In summary, I tried my best but without help from the authors it'd be too time consuming to put the puzzle together. If any of you want to take a crack at it, you are welcome to my script above and I suggest starting with the 2D problem given in it. Otherwise, I think my I'll move on to trying to fit an analytical representation to the density grid, same as it is done in density-fitting methods, and then use that to find the critical points. It'll only work for densities, but that's what most people care about anyway.

Also, if this method is implemented, it should have to pass a correctness test to be acceptable. It seems to me the papers' priorities are efficiency > consistency > correctness, and in my opinion it should be the other way around.
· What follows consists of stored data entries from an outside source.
`src/rtl/logic_gate_array.sv`:
```
// Array of independent logic gates, each with an inertial output delay of DELAY enabled cycles.
// Define LOGIC_GATE_ARRAY_TOGGLE_CNT_EN to build the per-channel saturating output-toggle counters.
module logic_gate_array #(
  parameter int CHANNELS = 4,
  parameter int NIN      = 2,
  parameter int DELAY    = 3,
  parameter int CW       = 16
) (
  input  logic                     clk,
  input  logic                     rst,
  input  logic                     en,
  input  logic [3*CHANNELS-1:0]    mode,
  input  logic [NIN*CHANNELS-1:0]  a,
  input  logic                     clr_cnt,
  output logic [CHANNELS-1:0]      y,
  output logic [CHANNELS-1:0]      pend,
  output logic [CW*CHANNELS-1:0]   toggles
);

  typedef enum logic {IDLE = 1'b0, PEND = 1'b1} state_t;

  localparam logic [3:0] DLY_M1 = 4'(DELAY - 1);

`ifndef LOGIC_GATE_ARRAY_TOGGLE_CNT_EN
  logic unused_clr;
  assign unused_clr = clr_cnt;
`endif

  genvar gi;
  generate
    for (gi = 0; gi < CHANNELS; gi++) begin : g_ch
      logic [NIN-1:0] in_w;
      logic           f;
      state_t         state_q, state_d;
      logic           y_q, y_d;
      logic           tgt_q, tgt_d;
      logic [3:0]     cnt_q, cnt_d;

      assign in_w = a[NIN*gi +: NIN];

      always_comb begin
        f = 1'b0;
        case (mode[3*gi +: 3])
          3'd0: f =  (&in_w);
          3'd1: f = ~(&in_w);
          3'd2: f =  (|in_w);
          3'd3: f = ~(|in_w);
          3'd4: f =  (^in_w);
          3'd5: f = ~(^in_w);
          3'd6: f = ~in_w[0];
          default: f = in_w[0];
        endcase
      end

      // A target that drops back before DELAY enabled edges is discarded (inertial delay).
      always_comb begin
        state_d = state_q;
        y_d     = y_q;
        tgt_d   = tgt_q;
        cnt_d   = cnt_q;
        if (en) begin
          case (state_q)
            IDLE: begin
              if (f != y_q) begin
                if (DELAY == 1) begin
                  y_d = f;
                end else begin
                  state_d = PEND;
                  tgt_d   = f;
                  cnt_d   = 4'd1;
                end
              end
            end
            default: begin
              if (f == tgt_q) begin
                if (cnt_q == DLY_M1) begin
                  y_d     = tgt_q;
                  state_d = IDLE;
                  cnt_d   = 4'd0;
                end else begin
                  cnt_d = cnt_q + 4'd1;
                end
              end else begin
                state_d = IDLE;
                cnt_d   = 4'd0;
              end
            end
          endcase
        end
      end

      always_ff @(posedge clk or posedge rst) begin
        if (rst) begin
          state_q <= IDLE;
          y_q     <= 1'b0;
          tgt_q   <= 1'b0;
          cnt_q   <= 4'd0;
        end else begin
          state_q <= state_d;
          y_q     <= y_d;
          tgt_q   <= tgt_d;
          cnt_q   <= cnt_d;
        end
      end

      assign y[gi]    = y_q;
      assign pend[gi] = (state_q == PEND);

`ifdef LOGIC_GATE_ARRAY_TOGGLE_CNT_EN
      logic [CW-1:0] tog_q, tog_d;

      always_comb begin
        tog_d = tog_q;
        if (clr_cnt) begin
          tog_d = '0;
        end else if ((y_d != y_q) && (tog_q != {CW{1'b1}})) begin
          tog_d = tog_q + 1'b1;
        end
      end

      always_ff @(posedge clk or posedge rst) begin
        if (rst) tog_q <= '0;
        else     tog_q <= tog_d;
      end

      assign toggles[CW*gi +: CW] = tog_q;
`else
      assign toggles[CW*gi +: CW] = '0;
`endif
    end
  endgenerate

endmodule

```
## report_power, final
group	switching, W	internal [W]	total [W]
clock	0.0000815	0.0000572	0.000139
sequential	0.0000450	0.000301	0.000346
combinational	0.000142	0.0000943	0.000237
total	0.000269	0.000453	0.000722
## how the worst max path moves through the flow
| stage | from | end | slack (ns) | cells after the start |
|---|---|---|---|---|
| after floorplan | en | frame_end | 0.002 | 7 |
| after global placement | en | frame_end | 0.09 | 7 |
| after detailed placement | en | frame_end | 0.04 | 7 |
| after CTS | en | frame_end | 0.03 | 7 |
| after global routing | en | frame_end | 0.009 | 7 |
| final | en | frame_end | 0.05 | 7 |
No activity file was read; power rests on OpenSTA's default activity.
### src/rtl/clock_pkg.sv
// Shared types and defaults for the clock sequencing controller.
// Mode encoding matches the 2-bit mode output seen by the display logic.
package clock_pkg;

    localparam int SEC_W  = 6;
    localparam int MIN_W  = 6;
    localparam int HOUR_W = 5;

    localparam int DEF_SEC_MAX  = 59;
    localparam int DEF_MIN_MAX  = 59;
    localparam int DEF_HOUR_MAX = 23;

    typedef enum logic [1:0] {
        MODE_RUN      = 2'd0,
        MODE_SET_HOUR = 2'd1,
        MODE_SET_MIN  = 2'd2,
        MODE_SET_SEC  = 2'd3
    } mode_e;

    function automatic mode_e next_mode(input mode_e cur);
        case (cur)
            MODE_RUN:      next_mode = MODE_SET_HOUR;
            MODE_SET_HOUR: next_mode = MODE_SET_MIN;
            MODE_SET_MIN:  next_mode = MODE_SET_SEC;
            default:       next_mode = MODE_RUN;
        endcase
    endfunction

endpackage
Ah yes, this is disappointing indeed, but I'm thoroughly convinced by your explanation -- thank you for sharing this information and for your attempts. I agree that efficiency is the wrong priority; as you say, if you have to make a determination about these spurious points, it's not feasible for large-scale processing, where you need the correctness first and foremost.

Hi all. I've finally found some time to take a closer look into this problem, and wrote up this. The article describes the problems mentioned above, and proposes a solution for the all-electron density, which I think fixes the problems you have encountered. The new interpolation method is accessed with the SMOOTHRHO option to LOAD. Four examples with QE, abinit, VASP, and Gaussian cube files are provided in the manual. If you are still on this, please try the new keyword and let me know how it goes. Note, however, that it works only for all-electron densities.

For the examples you provided (thanks for keeping them in the dropbox all this time), these inputs work:

molecule neg.dens.0.cube
load neg.dens.0.cube smoothrho

auto discard "$1 < 1e-5"
cpreport neg.vmd graph

This gives the same topology:

* Critical point list, final report (non-equivalent cps)
  Topological class (n|b|r|c): 19(19) 18(18) 0(0) 0(0) 
  Poincare-Hopf sum: 1

for neg and neut. The output files:
neut.cro.txt
neg.cro.txt
and the molecular graphs look like this:
neg

The covellite example mentioned in issue #7 is considered explicitly in the example from the manual. All critical points were found and there are no more spurious self-bonding atoms.

Also relevant for issue #29 but I couldn't find the source files for that one. I'm confident that it'll work, though.

If you are still on this, please try the new keyword and let me know how it goes. Note, however, that it works only for all-electron densities.

This is excellent work; thank you for the update and sharing the examples! This work has been on pause for lack of a reliable method, so it will be exciting to revisit it :)

OK! I'll close this as solved, then. Feel free to reopen if you find any problems.